Aim of the task: In the listing below, how many lines contain "flush"? Answer with the number alone.

[Input data Boundary: Start]

**config.mk**
```make
export PLATFORM = sky130hd
export DESIGN_NAME = fetch_unit
export DESIGN_NICKNAME = d
export VERILOG_FILES = /design/src/rtl/fetch_unit_pkg.sv /design/src/rtl/inst_queue.sv /design/src/rtl/fetch_unit.sv
export SDC_FILE = /design/constraint.sdc
export NUM_CORES = 2
export LEC_CHECK = 0
export BUFFER_PORTS_ARGS = -buffer_cell sky130_fd_sc_hd__buf_2
export CORE_MARGIN = 4
export CORE_UTILIZATION = 50
export DETAILED_ROUTE_END_ITERATION = 12
export GPL_TIMING_DRIVEN = 0
export PLACE_DENSITY_LB_ADDON = 0.2
export SYNTH_ARGS = -nofsm -noshare
export SYNTH_HDL_FRONTEND = slang
export SYNTH_SLANG_ARGS = --single-unit
```
**constraint.sdc**
```tcl
create_clock -name clk -period 3.4 [get_ports clk]
set_clock_uncertainty 0.2 [all_clocks]
set_input_delay 0.17 -clock clk [delete_from_list [all_inputs] [get_ports clk]]
set_output_delay 0.17 -clock clk [all_outputs]
set_load 0.005 [all_outputs]
```
**src/rtl/fetch_unit_pkg.sv**
```systemverilog
// Shared definitions for the instruction fetch unit.
//   INST_W        instruction width
//   REDIR_W       redirect bus width: {valid, target}
//   RESET_PC_DEF  default first fetch target
//   iq_entry_t    instruction-queue entry {pc, inst}
//   redirect_t    redirect bus {valid, target}
package fetch_unit_pkg;

  localparam int unsigned INST_W  = 32;
  localparam int unsigned REDIR_W = 1 + 32;
  localparam logic [31:0] RESET_PC_DEF = 32'hbfc0_0000;

  typedef struct packed {
    logic [31:0]       pc;
    logic [INST_W-1:0] inst;
  } iq_entry_t;

  typedef struct packed {
    logic        valid;
    logic [31:0] target;
  } redirect_t;

  // Redirect targets are word addresses; the byte offset is ignored.
  function automatic logic [31:0] align_word(input logic [31:0] a);
    return {a[31:2], 2'b00};
  endfunction

endpackage

```
**src/rtl/inst_queue.sv**
```systemverilog
// Instruction queue: circular FIFO of {pc, inst} entries.
//   clk, rst    clock, synchronous active-high reset
//   clr         drop all contents (redirect); wins over push and pop
//   push_cnt    number of valid entries in push_data (packed from index 0)
//   push_data   up to FETCH_N entries, oldest at index 0
//   pop         remove the head; ignored when empty
//   head_valid  queue not empty
//   head        oldest entry
//   count       occupancy
module inst_queue
  import fetch_unit_pkg::*;
#(
  parameter int FETCH_N  = 2,
  parameter int IQ_DEPTH = 8,
  localparam int PW = $clog2(IQ_DEPTH),
  localparam int CW = PW + 1,
  localparam int NW = $clog2(FETCH_N) + 1
) (
  input  logic                      clk,
  input  logic                      rst,
  input  logic                      clr,
  input  logic [NW-1:0]             push_cnt,
  input  iq_entry_t [FETCH_N-1:0]   push_data,
  input  logic                      pop,
  output logic                      head_valid,
  output iq_entry_t                 head,
  output logic [CW-1:0]             count
);

  iq_entry_t [IQ_DEPTH-1:0] mem_q, mem_d;
  logic [PW-1:0] wr_ptr_q, wr_ptr_d;
  logic [PW-1:0] rd_ptr_q, rd_ptr_d;
  logic [CW-1:0] count_q, count_d;
  logic          do_pop;

  always_comb begin
    mem_d  = mem_q;
    do_pop = pop && (count_q != '0);
    // Pointer arithmetic is PW bits wide, so slot indices wrap naturally.
    for (int j = 0; j < FETCH_N; j++) begin
      if (j < int'(push_cnt)) mem_d[wr_ptr_q + PW'(j)] = push_data[j];
    end
    wr_ptr_d = wr_ptr_q + PW'(push_cnt);
    rd_ptr_d = rd_ptr_q + PW'(do_pop);
    count_d  = count_q + CW'(push_cnt) - CW'(do_pop);
    if (clr) begin
      wr_ptr_d = '0;
      rd_ptr_d = '0;
      count_d  = '0;
    end
  end

  always_ff @(posedge clk) begin
    if (rst) begin
      wr_ptr_q <= '0;
      rd_ptr_q <= '0;
      count_q  <= '0;
    end else begin
      wr_ptr_q <= wr_ptr_d;
      rd_ptr_q <= rd_ptr_d;
      count_q  <= count_d;
    end
  end

  // Storage needs no reset: entries are only visible through count_q.
  always_ff @(posedge clk) begin
    mem_q <= mem_d;
  end

  assign head_valid = (count_q != '0);
  assign head       = mem_q[rd_ptr_q];
  assign count      = count_q;

endmodule

```
**src/rtl/fetch_unit.sv**
```systemverilog
// Instruction fetch unit: issues block reads to a 1-cycle-latency
// instruction SRAM and feeds an instruction queue toward ID.
//   clk, rst          clock, synchronous active-high reset
//   flush, new_pc     exception redirect (priority over branch)
//   br_e, br_addr     branch redirect
//   inst_sram_*       SRAM read port; writes are never issued
//   id_valid/ready    head handshake toward ID; id_pc/id_inst = head
//   iq_count          queue occupancy
module fetch_unit
  import fetch_unit_pkg::*;
#(
  parameter int          FETCH_N  = 2,
  parameter int          IQ_DEPTH = 8,
  parameter logic [31:0] RESET_PC = RESET_PC_DEF,
  localparam int CW = $clog2(IQ_DEPTH) + 1
) (
  input  logic                    clk,
  input  logic                    rst,
  input  logic                    flush,
  input  logic [31:0]             new_pc,
  input  logic                    br_e,
  input  logic [31:0]             br_addr,
  output logic                    inst_sram_en,
  output logic [3:0]              inst_sram_wen,
  output logic [31:0]             inst_sram_addr,
  output logic [31:0]             inst_sram_wdata,
  input  logic [32*FETCH_N-1:0]   inst_sram_rdata,
  output logic                    id_valid,
  input  logic                    id_ready,
  output logic [31:0]             id_pc,
  output logic [INST_W-1:0]       id_inst,
  output logic [CW-1:0]           iq_count
);

  localparam int          OW        = (FETCH_N > 1) ? $clog2(FETCH_N) : 1;
  localparam int          NW        = $clog2(FETCH_N) + 1;
  localparam logic [31:0] BLK_BYTES = 32'(4 * FETCH_N);
  localparam logic [31:0] ADDR_MASK = ~(BLK_BYTES - 32'd1);

  logic [31:0]   fpc_q, fpc_d;
  logic          inflight_q, inflight_d;
  logic [OW-1:0] req_off_q, req_off_d;
  logic [31:0]   req_base_q, req_base_d;

  redirect_t                redir;
  logic [OW-1:0]            cur_off;
  logic [31:0]              need;
  logic [NW-1:0]            push_cnt;
  iq_entry_t [FETCH_N-1:0]  push_data;
  iq_entry_t                iq_head;
  logic                     iq_head_valid;
  logic                     pop;

  assign redir.valid  = flush | br_e;
  assign redir.target = flush ? new_pc : br_addr;

  assign inst_sram_addr  = fpc_q & ADDR_MASK;
  assign cur_off         = OW'((fpc_q >> 2) & 32'(FETCH_N - 1));
  assign inst_sram_wen   = 4'b0000;
  assign inst_sram_wdata = 32'h0;

  // Space check reserves room for the block already in flight; a pop in
  // the same cycle is deliberately not credited.
  always_comb begin
    need = 32'(iq_count) + (inflight_q ? 32'(FETCH_N) : 32'd0) + 32'(FETCH_N);
    inst_sram_en = !rst && !redir.valid && (need <= 32'(IQ_DEPTH));
  end

  // Response cycle: compact slots offset..FETCH_N-1 down to index 0.
  // A redirect in the response cycle discards the block.
  always_comb begin
    push_data = '0;
    push_cnt  = '0;
    if (inflight_q && !redir.valid) begin
      push_cnt = NW'(FETCH_N - int'(req_off_q));
      for (int j = 0; j < FETCH_N; j++) begin
        if (int'(req_off_q) + j < FETCH_N) begin
          push_data[j].pc   = req_base_q + 32'(4 * (int'(req_off_q) + j));
          push_data[j].inst = inst_sram_rdata[32*(int'(req_off_q)+j) +: 32];
        end
      end
    end
  end

  always_comb begin
    fpc_d      = fpc_q;
    inflight_d = inst_sram_en;
    req_off_d  = req_off_q;
    req_base_d = req_base_q;
    if (redir.valid) begin
      fpc_d = align_word(redir.target);
    end else if (inst_sram_en) begin
      fpc_d      = inst_sram_addr + BLK_BYTES;
      req_off_d  = cur_off;
      req_base_d = inst_sram_addr;
    end
  end

  always_ff @(posedge clk) begin
    if (rst) begin
      fpc_q      <= RESET_PC;
      inflight_q <= 1'b0;
      req_off_q  <= '0;
      req_base_q <= '0;
    end else begin
      fpc_q      <= fpc_d;
      inflight_q <= inflight_d;
      req_off_q  <= req_off_d;
      req_base_q <= req_base_d;
    end
  end

  inst_queue #(
    .FETCH_N  (FETCH_N),
    .IQ_DEPTH (IQ_DEPTH)
  ) u_inst_queue (
    .clk        (clk),
    .rst        (rst),
    .clr        (redir.valid),
    .push_cnt   (push_cnt),
    .push_data  (push_data),
    .pop        (pop),
    .head_valid (iq_head_valid),
    .head       (iq_head),
    .count      (iq_count)
  );

  assign id_valid = !rst && iq_head_valid;
  assign pop      = id_valid && id_ready;
  assign id_pc    = id_valid ? iq_head.pc   : 32'h0;
  assign id_inst  = id_valid ? iq_head.inst : '0;

endmodule

```
# ---- Word level (Yosys, flattened, before mapping)
# Index checks and enable logic that the tools add are counted.
dict set report classes {
  addsub 12
  n_lt_le_gt_ge 10
  shifts 2
  muxes 20
  bitwise 2
  reduce_logical 14
}
# cell n
set ops {}
lappend ops {{$bwmux W512} 2}
lappend ops {{$mux W512} 2}
lappend ops {{$demux W64 S3} 2}
lappend ops {{$mux W64} 5}
lappend ops {{$bmux W64 S3} 1}
lappend ops {{$mux W32} 5}
lappend ops {{$mux W128} 1}
lappend ops {{$shiftx A64 B7 Y32} 1}
lappend ops {{$shiftx A64 B8 Y32} 1}
lappend ops {{$add A32 B3 Y32} 1}
lappend ops {{$add A32 B32 Y32} 1}
lappend ops {{$add A32 B4 Y32 const B} 1}
lappend ops {{$lt A32 B3 Y1 const B} 1}
lappend ops {{$lt A3 B4 Y1 const B} 3}
lappend ops {{$logic_and A1 B1 Y1} 8}
lappend ops {{$add A5 B2 Y6 const B} 1}
lappend ops {{$ge A3 B1 Y1 const B} 2}
lappend ops {{$le A6 B4 Y1 const B} 1}
lappend ops {{$add A4 B2 Y5} 1}
lappend ops {{$add A4 B2 Y4} 1}
lappend ops {{$lt A1 B2 Y1 const A} 2}
lappend ops {{$mux W2} 2}
lappend ops {{$reduce_bool A4 Y1} 1}
lappend ops {{$sub A4 B1 Y4} 1}
lappend ops {{other kinds (12)} 13}
dict set report word_totals {
  reg_bits 585
  inputBits 133
  out_inout_bits 138
  elab_cells 84
}

# ---- Depth between registers and ports, before layout
dict set report logic_depth {
  ltp_word 8
  depth_mapped 14
  ltp_nobuf 13
}

# ---- Modules after synthesis
# Synthesis repeated with hierarchy kept, for this count alone.
dict set report hier_totals {
  cells_unflattened 4337
  hier_area_um2 34919.7
}
# mod n_inst cells_per_inst area_per_inst_um2 seq_area_each_um2
set by_module_without_submodules {}
lappend by_module_without_submodules {inst_queue 1 3506 29285.6 10450.0}
lappend by_module_without_submodules {fetch_unit 1 831 5634.2 1221.2}

# ---- Worst setup path before layout
# No wires, ideal clock.
dict set report synth_timing {
  kind {reg2reg}
  start {register req_off_q}
  end {register u_inst_queue.mem_q[117] (netlist name)}
  setup_time_ns 0.151
  arrival_time_ns 2.566
  required_time_ns 3.049
  setup_slack_ns 0.483
  path_stages_with_launch 11
  path_buffers 3
  period_less_slack_ns 2.917
  path_cell_list {dfxtp_1 > clkbuf_1 > and2_1 > ha_1 > buf_2 > nand2_1 > or4_1 > or4_1 > clkbuf_1 > o22ai_1 > a211oi_1}
}
# element line
set synth_rtl {}
lappend synth_rtl {{start: declaration} fetch_unit.sv:42} ;# logic [OW-1:0] req_off_q, req_off_d;
lappend synth_rtl {{start signal: assignment} fetch_unit.sv:108} ;# req_off_q <= req_off_d;
lappend synth_rtl {{end signal: assignment} inst_queue.sv:67} ;# mem_q <= mem_d;
lappend synth_rtl {{end: declaration} inst_queue.sv:30} ;# iq_entry_t [IQ_DEPTH-1:0] mem_q, mem_d;

# ---- Final worst setup path
dict set report layout_timing {
  start {register u_inst_queue.rd_ptr_q[1]}
  end {output port id_pc[23]}
}
dict set report layout_between {
  elab_chain_cells 3
}
# element line
set layout_rtl {}
lappend layout_rtl {{start: declaration} inst_queue.sv:32} ;# logic [PW-1:0] rd_ptr_q, rd_ptr_d;
lappend layout_rtl {{start signal: assignment} inst_queue.sv:60} ;# rd_ptr_q <= rd_ptr_d;
lappend layout_rtl {{$bmux W64 S3} inst_queue.sv:71} ;# assign head = mem_q[rd_ptr_q];
lappend layout_rtl {{$mux W64 (implied by the code)} inst_queue.sv:71}
lappend layout_rtl {{$mux W32} fetch_unit.sv:130} ;# assign id_pc = id_valid ? iq_head.pc : 32'h0;
lappend layout_rtl {{end: declaration} fetch_unit.sv:30} ;# output logic [31:0] id_pc,
# Every way passes these cells. The select of a mux whose other input is x is not followed.

==> impl_metrics.prom <==
# TYPE chip_impl_metric gauge
chip_impl_info{name="result_of_the_run",value="complete, but fails checks"} 1
chip_impl_info{name="violated_checks",value="negative setup slack"} 1
chip_impl_info{name="worstHoldStart",value="inst_sram_rdata[7]"} 1
chip_impl_metric{name="synth.avg_cell_area",unit="um^2"} 8.24
chip_impl_metric{name="timing.final.setup_violations",unit=""} 4
chip_impl_metric{name="maxSlewViolCount",unit=""} 0
chip_impl_metric{name="postLayoutCoreUtil",unit=""} 0.609
chip_impl_metric{name="design.die.area",unit="mm^2"} 0.0609
chip_impl_metric{name="ff2ff_setup_slack",unit="ns"} 0.04
chip_impl_info{name="critical_path_capture_point_type",value="primary output"} 1
chip_impl_metric{name="route.detailed.vias_per_inst",unit=""} 6.13
chip_impl_metric{name="portBuffers",unit=""} 193
chip_impl_metric{name="core_area",unit="mm^2"} 0.0564
chip_impl_metric{name="drt_iter0_drc",unit=""} 3682
chip_impl_info{name="cts_tree",value="done"} 1
chip_impl_info{name="critical_path.startpoint_type",value="flip-flop"} 1
chip_impl_metric{name="maximum_number_of_pins_on_one_net_before_global_route_repair",unit=""} 16
chip_impl_metric{name="finalHoldViolCount",unit=""} 0
chip_impl_metric{name="power.density_cell_area",unit="mW/mm^2"} 446
chip_impl_metric{name="max_freq",unit="MHz"} 292
chip_impl_metric{name="power_frac_comb",unit=""} 0.070
chip_impl_metric{name="ant_nets",unit=""} 0
chip_impl_info{name="synth-main-ff-cell",value="sky130_fd_sc_hd__dfxtp_1"} 1
chip_impl_metric{name="number_of_enable_type_register_cells_in_the_synthesized_netlist",unit=""} 0
chip_impl_info{name="ys_top_cells_by_count",value="647 x sky130_fd_sc_hd__nand2_1, 583 x sky130_fd_sc_hd__dfxtp_1, 422 x sky130_fd_sc_hd__nor2_1, 350 x sky130_fd_sc_hd__a21oi_1, 342 x sky130_fd_sc_hd__o21ai_0"} 1
chip_impl_info{name="path_cells",value="clkbuf_2 > clkbuf_2 > mux4_2 > mux2i_1 > nor2_1 > buf_2"} 1
chip_impl_info{name="yosysMostFrequentCell",value="sky130_fd_sc_hd__nand2_1"} 1
chip_impl_info{name="critPathKind",value="flip-flop to primary output"} 1
chip_impl_metric{name="chipWidth",unit="um"} 247
chip_impl_info{name="endpoint_of_the_most_critical_setup_path",value="id_pc[23]"} 1
chip_impl_metric{name="report.power.total",unit="W"} 0.0153
chip_impl_metric{name="total_leakage_power",unit="nW"} 13.0
chip_impl_metric{name="remaining_drc_errors",unit=""} 0
chip_impl_metric{name="clock_tree.buffer_depth",unit=""} 3
chip_impl_metric{name="timing.critical_path.required",unit="ns"} 3.03
chip_impl_info{name="synth.largest_area_cell",value="sky130_fd_sc_hd__dfxtp_1"} 1
chip_impl_metric{name="yosys.cell_types.count",unit=""} 79
chip_impl_metric{name="tightest_slew",unit="ns"} 1.39
chip_impl_metric{name="sequentialPowerShare",unit=""} 0.473
chip_impl_metric{name="h-tree-depth",unit=""} 2
chip_impl_metric{name="gp_congestion",unit=""} 1.00
chip_impl_metric{name="slowest_delay",unit="ns"} 0.54
chip_impl_metric{name="synth_area",unit="mm^2"} 0.0285
chip_impl_metric{name="area_delta_synth_final",unit="%"} 20.5
chip_impl_metric{name="vdd_ir_drop_max",unit="mV"} 0.404
chip_impl_metric{name="detail_route.wirelength",unit="mm"} 112
chip_impl_metric{name="ff2ff_path_depth",unit=""} 8
chip_impl_info{name="worst_r2r_endpoint",value="u_inst_queue.mem_q[74]$_DFF_P_"} 1
chip_impl_info{name="holdCritPathClass",value="primary input to flip-flop"} 1
chip_impl_metric{name="clk_pin_slew",unit="ns"} 0.07
chip_impl_info{name="critPathLaunch",value="u_inst_queue.rd_ptr_q[1]$_SDFF_PP0_"} 1
chip_impl_metric{name="die_y",unit="um"} 247
chip_impl_metric{name="whs",unit="ns"} 0.0152
chip_impl_metric{name="globalRouteOverflowTotal",unit=""} 0
chip_impl_info{name="cts.root.buffer_cell",value="sky130_fd_sc_hd__clkbuf_16"} 1
chip_impl_metric{name="cap_violations",unit=""} 0
chip_impl_metric{name="grt_first_pass_wirelength",unit="mm"} 166
chip_impl_metric{name="floorplan.rows",unit=""} 87
chip_impl_metric{name="share_of_total_power_consumed_by_net_switching",unit=""} 0.239
chip_impl_metric{name="detailedPlacementHpwl",unit="mm"} 75.5
chip_impl_metric{name="worst_slack",unit="ns"} -0.0272
chip_impl_metric{name="clock_sink_count",unit=""} 583
chip_impl_metric{name="max_slew_headroom_at_the_worst_pin",unit=""} 0.0633
chip_impl_metric{name="n_antenna_cell",unit=""} 0
chip_impl_metric{name="cts_inserted_buffers",unit=""} 61
chip_impl_metric{name="post_synthesis_register_bit_count",unit=""} 583
chip_impl_metric{name="layout_min_cycle_time",unit="ns"} 3.43
chip_impl_metric{name="drive_above_1_share",unit=""} 0.176
chip_impl_metric{name="ys_async_sr_fraction",unit=""} 0
chip_impl_metric{name="timing.critical_path.arrival",unit="ns"} 3.06
chip_impl_metric{name="synthesis.yosys.warnings",unit=""} 0
chip_impl_metric{name="clkPwrFrac",unit=""} 0.457
chip_impl_metric{name="worstSkewPairLatency",unit="ns"} 0.65
chip_impl_metric{name="first_pass_iteration_count_of_the_detailed_router",unit=""} 7
chip_impl_info{name="cpMostUsedCell",value="sky130_fd_sc_hd__clkbuf_2"} 1
chip_impl_metric{name="vias_in_the_first_global_route",unit=""} 27600
chip_impl_metric{name="power.internal",unit="W"} 0.0117
chip_impl_info{name="reg2reg_from",value="req_off_q$_SDFFE_PP0P_"} 1
chip_impl_metric{name="netlist_instances",unit=""} 3460
chip_impl_metric{name="initial_core_util",unit=""} 0.506
chip_impl_info{name="synth_area_leaders",value="sky130_fd_sc_hd__dfxtp_1 41%, sky130_fd_sc_hd__mux4_2 10%, sky130_fd_sc_hd__nand2_1 8.5%"} 1
chip_impl_metric{name="antenna_found_initial",unit=""} 1
chip_impl_metric{name="final_nets",unit=""} 4051
chip_impl_info{name="slowest_stage",value="sky130_fd_sc_hd__clkbuf_2"} 1
chip_impl_metric{name="avgRoutedWirePerCell",unit="um"} 23.8
chip_impl_metric{name="io-pin-count",unit=""} 271
chip_impl_metric{name="vias",unit=""} 28900
chip_impl_metric{name="p_switching",unit="W"} 0.00366
chip_impl_metric{name="ys_seq_area_frac",unit=""} 0.409
chip_impl_metric{name="synth.top_cell.area_share",unit=""} 0.409
chip_impl_metric{name="fin_crit_sh",unit=""} 1.01
chip_impl_metric{name="grt_usage",unit=""} 0.353
chip_impl_metric{name="critPathMaxFanout",unit=""} 10
[final cells by class]
| cell class | instances | area [um^2] |
|---|---|---|
| Clock inverter | 17 | 233 |
| Tap cell | 756 | 946 |
| Fill cell | 5066 | 22000 |
| Timing Repair inverter | 1 | 5.00 |
| Buffer | 393 | 1990 |
| Multi-Input combinational cell | 2487 | 15100 |
| Sequential cell | 583 | 11700 |
| Clock buffer | 97 | 1830 |
| Timing Repair Buffer | 341 | 2420 |
| Inverter | 32 | 125 |
[registers in the layout, indices dropped and copies added (netlist names)]
signal and count:
u_inst_queue.wr_ptr_q 3, req_base_q 29, u_inst_queue.mem_q 512, inflight_q 1, u_inst_queue.rd_ptr_q 3, u_inst_queue.count 4, fpc_q 30, req_off_q 1
[cells by family after synthesis]
group | after synthesis | share of synthesized area
AOI/OAI and AO/OA | 927 | 0.182
xor gates and xnor gates | 15 | 0.00461
adders and majority gates | 18 | 0.00843
buffers and inverters | 428 | 0.0701
DFF | 583 | 0.409
muxes | 244 | 0.143
other | 1 | 0.000132
and+or+nand+nor | 1244 | 0.182
[per-stage QoR]
step / instances / setup TNS (ns) / setup WS [ns] / area [um^2]
2_1_floorplan: 3498 / 0 / 0.483 / 28600
3_3_place_gp: 4447 / -28.90 / -0.559 / 30600
3_5_place_dp: 4448 / -27.14 / -0.618 / 30600
4_1_cts: 4699 / 0 / 0.000677 / 34200
5_1_grt: 4707 / -0.0199 / -0.0198 / 34400
6_report: 4707 / -0.0759 / -0.0272 / 34400
[layout by cell type (no fill, tap or decap), types with 14 or more instances in the layout]
cell	n
sky130_fd_sc_hd__nand2_1	646
sky130_fd_sc_hd__dfxtp_1	582
sky130_fd_sc_hd__nor2_1	421
sky130_fd_sc_hd__a21oi_1	350
sky130_fd_sc_hd__o21ai_0	342
sky130_fd_sc_hd__buf_2	244
sky130_fd_sc_hd__clkbuf_1	209
sky130_fd_sc_hd__dlygate4sd3_1	136
sky130_fd_sc_hd__mux4_2	128
sky130_fd_sc_hd__buf_4	99
sky130_fd_sc_hd__mux2i_1	82
sky130_fd_sc_hd__o22ai_1	65
sky130_fd_sc_hd__clkbuf_16	63
sky130_fd_sc_hd__a22oi_1	45
sky130_fd_sc_hd__conb_1	39
sky130_fd_sc_hd__mux2_2	34
sky130_fd_sc_hd__clkbuf_2	31
sky130_fd_sc_hd__nand3_1	30
sky130_fd_sc_hd__a211oi_1	30
sky130_fd_sc_hd__inv_1	25
sky130_fd_sc_hd__and3_1	23
sky130_fd_sc_hd__nand4_1	22
sky130_fd_sc_hd__nor3_1	22
sky130_fd_sc_hd__buf_1	22
sky130_fd_sc_hd__a31oi_1	21
sky130_fd_sc_hd__ha_1	16
sky130_fd_sc_hd__and2_1	14
sky130_fd_sc_hd__clkbuf_8	14
[what timing repair did]
action	CTS	global route
resized for setup	84	64
hold endpoints to repair	301	0
buffers inserted	2	9
pin swaps	1	4
hold buffers	136	0
setup endpoints to repair	179	226
gates cloned	0	1
[power by group through the flow]
stage | Combinational [W] | Sequential (W) | Clock, W
finish | 0.00107 | 0.00725 | 0.00700
global route | 0.00116 | 0.00727 | 0.00730
CTS | 0.00102 | 0.00724 | 0.00701
detailed placement | 0.000882 | 0.00739 | 0
global placement | 0.000867 | 0.00738 | 0
floorplan | 0.000606 | 0.00733 | 0
[per-layer routing]
metal / vias up / share of wire / global-route usage
li1: 12900 / - / -
met1: 13700 / 0.37 / 0.430
met2: 1814 / 0.46 / 0.577
met3: 468 / 0.10 / 0.0827
met4: 2 / 0.061 / 0.199
met5: - / 0.000063 / 0
[worst min-delay path by stage]
| stage | end | depth (start not counted) |
|---|---|---|
| after global placement | fpc_q[3]$_SDFFE_PP0P_ | 2 |
| after CTS | u_inst_queue.mem_q[455]$_DFF_P_ | 5 |
| after floorplan | fpc_q[3]$_SDFFE_PP0P_ | 1 |
| final | u_inst_queue.mem_q[455]$_DFF_P_ | 5 |
| after detailed placement | fpc_q[3]$_SDFFE_PP0P_ | 2 |
| after global routing | u_inst_queue.mem_q[455]$_DFF_P_ | 5 |
[worst max-delay path: cells and delay by family, from the launching register on]
| family | cells | cell delay, ns |
|---|---|---|
| simple gates | 1 | 0.07 |
| mux | 2 | 0.76 |
| flops | 1 | 0.47 |
| buf+inv | 3 | 1.10 |
No activity file was read; power rests on OpenSTA's default activity.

[Input data Boundary: End]

Answer space: 4